Title: A comparative assessment of the response of three fruit fly species (Diptera: Tephritidae) to a spinosad-based bait: Effect of ammonium acetate, female age, and protein hunger Authors
|Pinero, Jaime -|
|Mau, Ronald -|
Submitted to: Bulletin of Entomological Research
Publication Type: Peer Reviewed Journal
Publication Acceptance Date: August 1, 2011
Publication Date: October 20, 2011
Citation: Pinero, J.C., Mau, R., Vargas, R.I. 2011. A comparative assessment of the response of three fruit fly species (Diptera: Tephritidae) to a spinosad-based bait: Effect of ammonium acetate, female age, and protein hunger. Bulletin of Entomological Research. 101:373-381. Interpretive Summary: Fruit flies (Diptera: Tephritidae) are among the most destructive pests of agriculture in the world. Efforts to suppress fruit fly populations around the globe relied heavily on the application of protein baits mixed with highly toxic organophosphate insecticides. Concerns for use of organophosphate insecticides in residential areas has raised serious environmental/ human health concerns. Safer alternatives to organophosphate insecticides for fruit fly monitoring and control have been developed by the Hawaii Fruit Fly Area-Wide Pest Management (AWPM) program, funded by the U.S. Department of Agriculture, Agricultural Research Service (USDA-ARS). Recently, a low toxicity, spinosad-based bait, commercially marketed as GF-120 NF Naturalyte Fruit Fly Bait (Dow Agrosciences), has been used to suppress fruit flies. The objective of this study was to assess the relative attractiveness of three formulations of GF-120 that varied in the amounts of ammonium acetate (AA) which is found to be very attractive to fruit flies. This study conducted at Agricultural Research Service (ARS), U.S. Department of Agriculture, Pacific Basin Agricultural Research Center, Hilo, Hawaii, indicated that a comparatively small increase in the amount of AA in GF-120 was associated with an increase in the number of female C. capitata responding under field conditions. In contrast, an increase in the amount of AA did not result in an increase of the number of female B. dorsalis and B. cucurbitae responses. Information gained from this comparative study can be used to unify criteria concerning the effect of AA on the behavioral response of pestiferous fruit flies.

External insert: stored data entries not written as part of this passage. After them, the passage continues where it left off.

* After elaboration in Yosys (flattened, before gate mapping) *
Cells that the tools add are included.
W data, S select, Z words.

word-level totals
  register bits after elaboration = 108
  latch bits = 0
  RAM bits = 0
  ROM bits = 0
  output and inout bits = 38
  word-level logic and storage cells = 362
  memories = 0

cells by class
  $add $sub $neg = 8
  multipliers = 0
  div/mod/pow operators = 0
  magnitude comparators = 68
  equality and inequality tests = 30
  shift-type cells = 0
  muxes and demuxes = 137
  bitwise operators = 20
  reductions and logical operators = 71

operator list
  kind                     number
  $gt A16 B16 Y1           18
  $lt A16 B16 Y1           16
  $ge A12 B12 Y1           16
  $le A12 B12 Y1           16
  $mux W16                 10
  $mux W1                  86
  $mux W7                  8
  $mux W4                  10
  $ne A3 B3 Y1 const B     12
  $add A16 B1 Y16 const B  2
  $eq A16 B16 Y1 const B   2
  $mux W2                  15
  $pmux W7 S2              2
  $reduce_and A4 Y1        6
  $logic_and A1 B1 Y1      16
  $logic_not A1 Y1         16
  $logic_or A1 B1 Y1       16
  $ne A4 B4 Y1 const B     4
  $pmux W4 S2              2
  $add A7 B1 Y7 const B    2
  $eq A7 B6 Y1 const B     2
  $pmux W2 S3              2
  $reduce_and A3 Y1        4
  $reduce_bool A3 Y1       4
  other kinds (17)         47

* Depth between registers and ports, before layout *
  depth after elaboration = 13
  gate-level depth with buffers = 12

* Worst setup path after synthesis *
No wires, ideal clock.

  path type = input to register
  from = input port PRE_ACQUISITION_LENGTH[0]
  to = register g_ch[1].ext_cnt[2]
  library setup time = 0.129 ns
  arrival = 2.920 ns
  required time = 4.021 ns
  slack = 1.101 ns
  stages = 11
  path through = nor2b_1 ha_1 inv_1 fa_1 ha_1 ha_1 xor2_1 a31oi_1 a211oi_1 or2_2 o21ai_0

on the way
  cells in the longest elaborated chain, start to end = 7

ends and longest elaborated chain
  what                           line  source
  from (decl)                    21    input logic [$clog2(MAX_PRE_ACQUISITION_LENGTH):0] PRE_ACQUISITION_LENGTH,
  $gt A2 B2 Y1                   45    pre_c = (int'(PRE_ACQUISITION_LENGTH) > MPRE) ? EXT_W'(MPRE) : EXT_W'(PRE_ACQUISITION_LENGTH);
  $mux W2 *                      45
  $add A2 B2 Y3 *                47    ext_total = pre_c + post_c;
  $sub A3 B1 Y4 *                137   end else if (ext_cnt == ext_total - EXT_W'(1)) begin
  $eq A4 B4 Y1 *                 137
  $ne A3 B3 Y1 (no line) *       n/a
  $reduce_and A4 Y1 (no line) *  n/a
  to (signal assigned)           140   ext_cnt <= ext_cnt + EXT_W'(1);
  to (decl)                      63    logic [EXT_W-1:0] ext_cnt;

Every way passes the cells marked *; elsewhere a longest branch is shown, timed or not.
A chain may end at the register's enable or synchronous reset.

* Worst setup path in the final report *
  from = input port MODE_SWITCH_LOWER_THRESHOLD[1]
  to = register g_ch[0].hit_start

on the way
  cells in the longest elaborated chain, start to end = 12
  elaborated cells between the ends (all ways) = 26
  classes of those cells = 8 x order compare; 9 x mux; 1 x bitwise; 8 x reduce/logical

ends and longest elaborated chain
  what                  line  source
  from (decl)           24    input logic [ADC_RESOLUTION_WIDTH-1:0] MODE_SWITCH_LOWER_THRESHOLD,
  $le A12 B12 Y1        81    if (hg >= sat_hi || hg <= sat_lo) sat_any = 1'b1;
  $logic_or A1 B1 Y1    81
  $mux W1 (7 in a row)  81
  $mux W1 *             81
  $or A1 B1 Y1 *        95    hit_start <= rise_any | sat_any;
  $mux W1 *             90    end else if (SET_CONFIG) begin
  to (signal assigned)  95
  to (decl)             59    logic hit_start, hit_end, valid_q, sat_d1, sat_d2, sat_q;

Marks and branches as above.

Technical Abstract: Ammonia-releasing substances are known to play an important role in fruit fly (Diptera: Tephritidae) attraction to food sources and this information has been exploited for the development of effective synthetic food-based lures and insecticidal baits. In field studies conducted in Hawaii, we examined the behavioural response of wild female oriental fruit fly (Bactrocera dorsalis (Hendel)), melon fly (B. cucurbitae (Coquillett)), and Mediterranean fruit fly (Ceratitis capitata (Wiedemann)) to spinosad-based GF-120 NF Fruit Fly Bait containing either, 0, 1, or 2% ammonium acetate in the bait mixture. Use of visually-attractive yellow bait stations for bait application in the field allowed for proper comparisons among bait formulations. Field cage tests were also conducted to investigate, using a comparative behavioural approach, the effects of female age and protein starvation on the subsequent response of F1 generation B. cucurbitae and B. dorsalis to the same three bait formulations that were evaluated in the field. Our field results indicate a significant positive effect of the presence, regardless of amount, of AA in GF-120 for B. dorsalis and B. cucurbitae. For C. capitata there was a significant positive linear relationship between the relative amounts of AA in bait and female response. GF-120 with no AA was significantly more attractive to female C. capitata, but not to female B. dorsalis or B. cucurbitae, than the control treatment. Our field cage results indicate that the effects of AA present in GF-120 can be modulated by the physiological stage of the females. There was an overall stronger response of female B. cucurbitae to GF-120 than B. dorsalis over the various ages and levels of protein starvation regimes evaluated. Results are discussed in light of their applications for effective fruit fly suppression.